Let \(Q_0{:=}\textrm{diag}\{\rho _1\xi _1,\rho _2\xi _2,\rho _3\xi _3,\rho _4\xi _4,\rho _5\xi _5\}\). Combining (D.21) and (D.24), we have

$$\begin{aligned} \Sigma _0=\sum _{j=1}^{5}\rho _1\Sigma _j\succeq Q_0. \end{aligned}$$

Thus, \(\Sigma _0\succ \textbf{0}\). Moreover, the uniqueness and expression of \(\Sigma _0\) can be obtained by the above analysis. This completes the proof of Lemma 2.4. For completeness, an important corollary is supplemented here. Let \(|F_{12}^{(k)}|\) be the k-th leading principal minor of \(F_{12}\), \(k=1,2,...,5\). Combining \(\theta _{11}-\overline{\theta }_{11}=\frac{1}{2a_1}>0\), we calculate that

$$\begin{aligned} |F_{12}^{(1)}|= & {} \theta _{11}>0,\ \ |F_{12}^{(2)}|=\theta _{11}\theta _{22}>0,\ \ \\ |F_{12}^{(3)}|= & {} \theta _{22}(\theta _{11}\theta _{33}-\theta _{22}^2)>\theta _{22}(\overline{\theta }_{11}\theta _{33}-\theta _{22}^2)=\frac{a_5\theta _{22}}{4a_1\varDelta _4}>0, \\ |F_{12}^{(4)}|= & {} (\theta _{22}\theta _{44}-\theta _{33}^2)(\theta _{11}\theta _{33}-\theta _{22}^2)> (\theta _{22}\theta _{44}-\theta _{33}^2)(\overline{\theta }_{11}\theta _{33}-\theta _{22}^2)\\ {}= & {} \frac{a_5}{16a_1\varDelta _4^2}>0,\ \\ \ |F_{12}^{(5)}|= & {} \frac{1}{32a_5\varDelta _4^2}>0. \end{aligned}$$

Hence, \(F_{12}\succ \textbf{0}\).

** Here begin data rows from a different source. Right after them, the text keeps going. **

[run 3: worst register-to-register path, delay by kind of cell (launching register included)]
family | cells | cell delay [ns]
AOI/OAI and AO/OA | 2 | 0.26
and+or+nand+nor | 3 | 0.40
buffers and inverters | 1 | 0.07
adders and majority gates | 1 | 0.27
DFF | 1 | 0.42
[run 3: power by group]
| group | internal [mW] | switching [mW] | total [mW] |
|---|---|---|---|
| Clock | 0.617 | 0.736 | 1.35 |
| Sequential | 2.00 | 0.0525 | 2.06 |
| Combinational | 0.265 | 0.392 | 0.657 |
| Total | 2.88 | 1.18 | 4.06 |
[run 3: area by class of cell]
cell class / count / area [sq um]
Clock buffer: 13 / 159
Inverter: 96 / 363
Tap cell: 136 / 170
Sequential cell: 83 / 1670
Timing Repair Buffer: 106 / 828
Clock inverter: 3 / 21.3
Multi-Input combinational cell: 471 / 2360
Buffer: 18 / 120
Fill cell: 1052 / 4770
File: config.mk
export PLATFORM = sky130hd
export DESIGN_NAME = stream_serializer_flat
export DESIGN_NICKNAME = d
export VERILOG_FILES = /design/src/rtl/stream_serializer_if.sv /design/src/rtl/stream_serializer.sv /design/src/flat_wrapper.sv
export SDC_FILE = /design/constraint.sdc
export NUM_CORES = 1
export LEC_CHECK = 0
export BUFFER_PORTS_ARGS = -buffer_cell sky130_fd_sc_hd__buf_2
export CAP_MARGIN = 20
export CORE_ASPECT_RATIO = 0.7
export CORE_MARGIN = 8
export CORE_UTILIZATION = 50
export DETAILED_ROUTE_END_ITERATION = 6
export PLACE_DENSITY = 0.88
export SETUP_SLACK_MARGIN = 0.2
export SLEW_MARGIN = 20
export SYNTH_ARGS = -nofsm -noshare
export SYNTH_HDL_FRONTEND = slang
export SYNTH_SLANG_ARGS = --single-unit
File: constraint.sdc
create_clock -name i_clk -period 1.9 [get_ports i_clk]
set_input_delay 0.095 -clock i_clk [delete_from_list [all_inputs] [get_ports i_clk]]
set_output_delay 0.095 -clock i_clk [all_outputs]
set_load 0.05 [all_outputs]
File: src/rtl/psum_accum_ctrl.sv
// Read-modify-write controller for the write port of memory_s.
// Accepts partial-sum beats, reads the old word back, adds with signed
// saturation and writes the result; also bulk-clears one slice.
//   clk, rst_n                 : clock, async active-low reset
//   in_valid/in_ready          : beat handshake; in_addr/in_slc/in_data/in_first beat payload
//   clr_req/clr_slc            : start a bulk clear of one slice
//   flag_clr                   : clear sat_flag and err_flag
//   wraddr/wrslc/wrdata/wren   : registered memory_s write-port drive
//   wrout                      : old word from memory_s, valid RD_LAT cycles after address
//   busy, sat_flag, err_flag, wr_cnt : status
module psum_accum_ctrl
    import psum_pkg::*;
#(
    parameter int RD_LAT = 1   // 1..3
)(
    input  logic             clk,
    input  logic             rst_n,
    input  logic             in_valid,
    output logic             in_ready,
    input  logic [AW-1:0]    in_addr,
    input  logic [SLC_W-1:0] in_slc,
    input  logic [DW-1:0]    in_data,
    input  logic             in_first,
    input  logic             clr_req,
    input  logic [SLC_W-1:0] clr_slc,
    input  logic             flag_clr,
    output logic [AW-1:0]    wraddr,
    output logic [SLC_W-1:0] wrslc,
    output logic [DW-1:0]    wrdata,
    output logic             wren,
    input  logic [DW-1:0]    wrout,
    output logic             busy,
    output logic             sat_flag,
    output logic             err_flag,
    output logic [15:0]      wr_cnt
);

    localparam logic [1:0]    RD_LAST   = 2'(RD_LAT - 1);
    localparam logic [AW-1:0] LAST_ADDR = AW'(DEPTH - 1);
    localparam logic [AW-1:0] DEPTH_A   = AW'(DEPTH);

    state_t            state_reg,    state_next;
    logic [1:0]        rd_cnt_reg,   rd_cnt_next;
    logic [DW-1:0]     op_data_reg,  op_data_next;
    logic [AW-1:0]     wraddr_reg,   wraddr_next;
    logic [SLC_W-1:0]  wrslc_reg,    wrslc_next;
    logic [DW-1:0]     wrdata_reg,   wrdata_next;
    logic              wren_reg,     wren_next;
    logic              in_ready_reg, in_ready_next;
    logic              sat_reg,      sat_next;
    logic              err_reg,      err_next;
    logic [15:0]       wr_cnt_reg,   wr_cnt_next;

    logic              beat_legal;
    logic              clr_legal;
    logic              sat_set;
    logic              err_set;
    logic [DW-1:0]     sum_sat;
    logic              sum_ovf;

    assign beat_legal = (in_addr < DEPTH_A) && (in_slc != 2'd3);
    assign clr_legal  = (clr_slc != 2'd3);

    // wrout is only meaningful in CAP; the adder output is consumed there alone.
    psum_accum_ctrl_sat_add u_sat_add (
        .a   (wrout),
        .b   (op_data_reg),
        .sum (sum_sat),
        .sat (sum_ovf)
    );

    always_comb begin
        state_next   = state_reg;
        rd_cnt_next  = rd_cnt_reg;
        op_data_next = op_data_reg;
        wraddr_next  = wraddr_reg;
        wrslc_next   = wrslc_reg;
        wrdata_next  = wrdata_reg;
        wren_next    = wren_reg;
        wr_cnt_next  = wr_cnt_reg;
        sat_set      = 1'b0;
        err_set      = 1'b0;

        case (state_reg)
            ST_IDLE: begin
                // A clear request wins over a beat presented in the same cycle.
                if (clr_req) begin
                    if (clr_legal) begin
                        state_next  = ST_CLR;
                        wrslc_next  = clr_slc;
                        wraddr_next = '0;
                        wrdata_next = '0;
                        wren_next   = 1'b1;
                    end else begin
                        err_set = 1'b1;
                    end
                end else if (in_valid) begin
                    if (beat_legal) begin
                        wraddr_next  = in_addr;
                        wrslc_next   = in_slc;
                        op_data_next = in_data;
                        rd_cnt_next  = '0;
                        if (in_first) begin
                            state_next  = ST_WR;
                            wrdata_next = in_data;
                            wren_next   = 1'b1;
                        end else begin
                            state_next  = ST_RD;
                        end
                    end else begin
                        err_set = 1'b1;
                    end
                end
            end
            ST_RD: begin
                if (rd_cnt_reg == RD_LAST) begin
                    state_next = ST_CAP;
                end else begin
                    rd_cnt_next = rd_cnt_reg + 2'd1;
                end
            end
            ST_CAP: begin
                wrdata_next = sum_sat;
                wren_next   = 1'b1;
                sat_set     = sum_ovf;
                state_next  = ST_WR;
            end
            ST_WR: begin
                wren_next   = 1'b0;
                wr_cnt_next = wr_cnt_reg + 16'd1;
                state_next  = ST_IDLE;
            end
            ST_CLR: begin
                if (wraddr_reg == LAST_ADDR) begin
                    wren_next  = 1'b0;
                    state_next = ST_IDLE;
                end else begin
                    wraddr_next = wraddr_reg + AW'(1);
                end
            end
            default: begin
                wren_next  = 1'b0;
                state_next = ST_IDLE;
            end
        endcase

        in_ready_next = (state_next == ST_IDLE);
        // A set event in the same cycle as flag_clr takes precedence.
        sat_next = sat_set | (sat_reg & ~flag_clr);
        err_next = err_set | (err_reg & ~flag_clr);
    end

    always_ff @(posedge clk or negedge rst_n) begin
        if (!rst_n) begin
            state_reg    <= ST_IDLE;
            rd_cnt_reg   <= '0;
            op_data_reg  <= '0;
            wraddr_reg   <= '0;
            wrslc_reg    <= '0;
            wrdata_reg   <= '0;
            wren_reg     <= 1'b0;
            in_ready_reg <= 1'b1;
            sat_reg      <= 1'b0;
            err_reg      <= 1'b0;
            wr_cnt_reg   <= '0;
        end else begin
            state_reg    <= state_next;
            rd_cnt_reg   <= rd_cnt_next;
            op_data_reg  <= op_data_next;
            wraddr_reg   <= wraddr_next;
            wrslc_reg    <= wrslc_next;
            wrdata_reg   <= wrdata_next;
            wren_reg     <= wren_next;
            in_ready_reg <= in_ready_next;
            sat_reg      <= sat_next;
            err_reg      <= err_next;
            wr_cnt_reg   <= wr_cnt_next;
        end
    end

    assign in_ready = in_ready_reg;
    assign wraddr   = wraddr_reg;
    assign wrslc    = wrslc_reg;
    assign wrdata   = wrdata_reg;
    assign wren     = wren_reg;
    assign busy     = (state_reg != ST_IDLE);
    assign sat_flag = sat_reg;
    assign err_flag = err_reg;
    assign wr_cnt   = wr_cnt_reg;

endmodule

In fact, as shown in (D.21) and (D.24), it is evident that \(\Sigma _i\succeq \textbf{0}\) for any \(i=1,2,...,5\). If at least one of the five matrices \(A{:=}A_1\) and \(A_j\ (j=2,3,4,5)\) is a standard \(\textbf{R}_5\) matrix, then there is an invertible matrix \(H_j\) such that \(\Sigma _j=H_jF_{12}H_j^{\tau }\), implying that \(\Sigma _0\succ \textbf{0}\). Thus, the condition \(M_c=\textrm{diag}\{\rho _1,\rho _2,\rho _3,\rho _4,\rho _5\}\) is only a sufficient condition determining \(\Sigma _0\succ \textbf{0}\), but is not close to a necessary condition.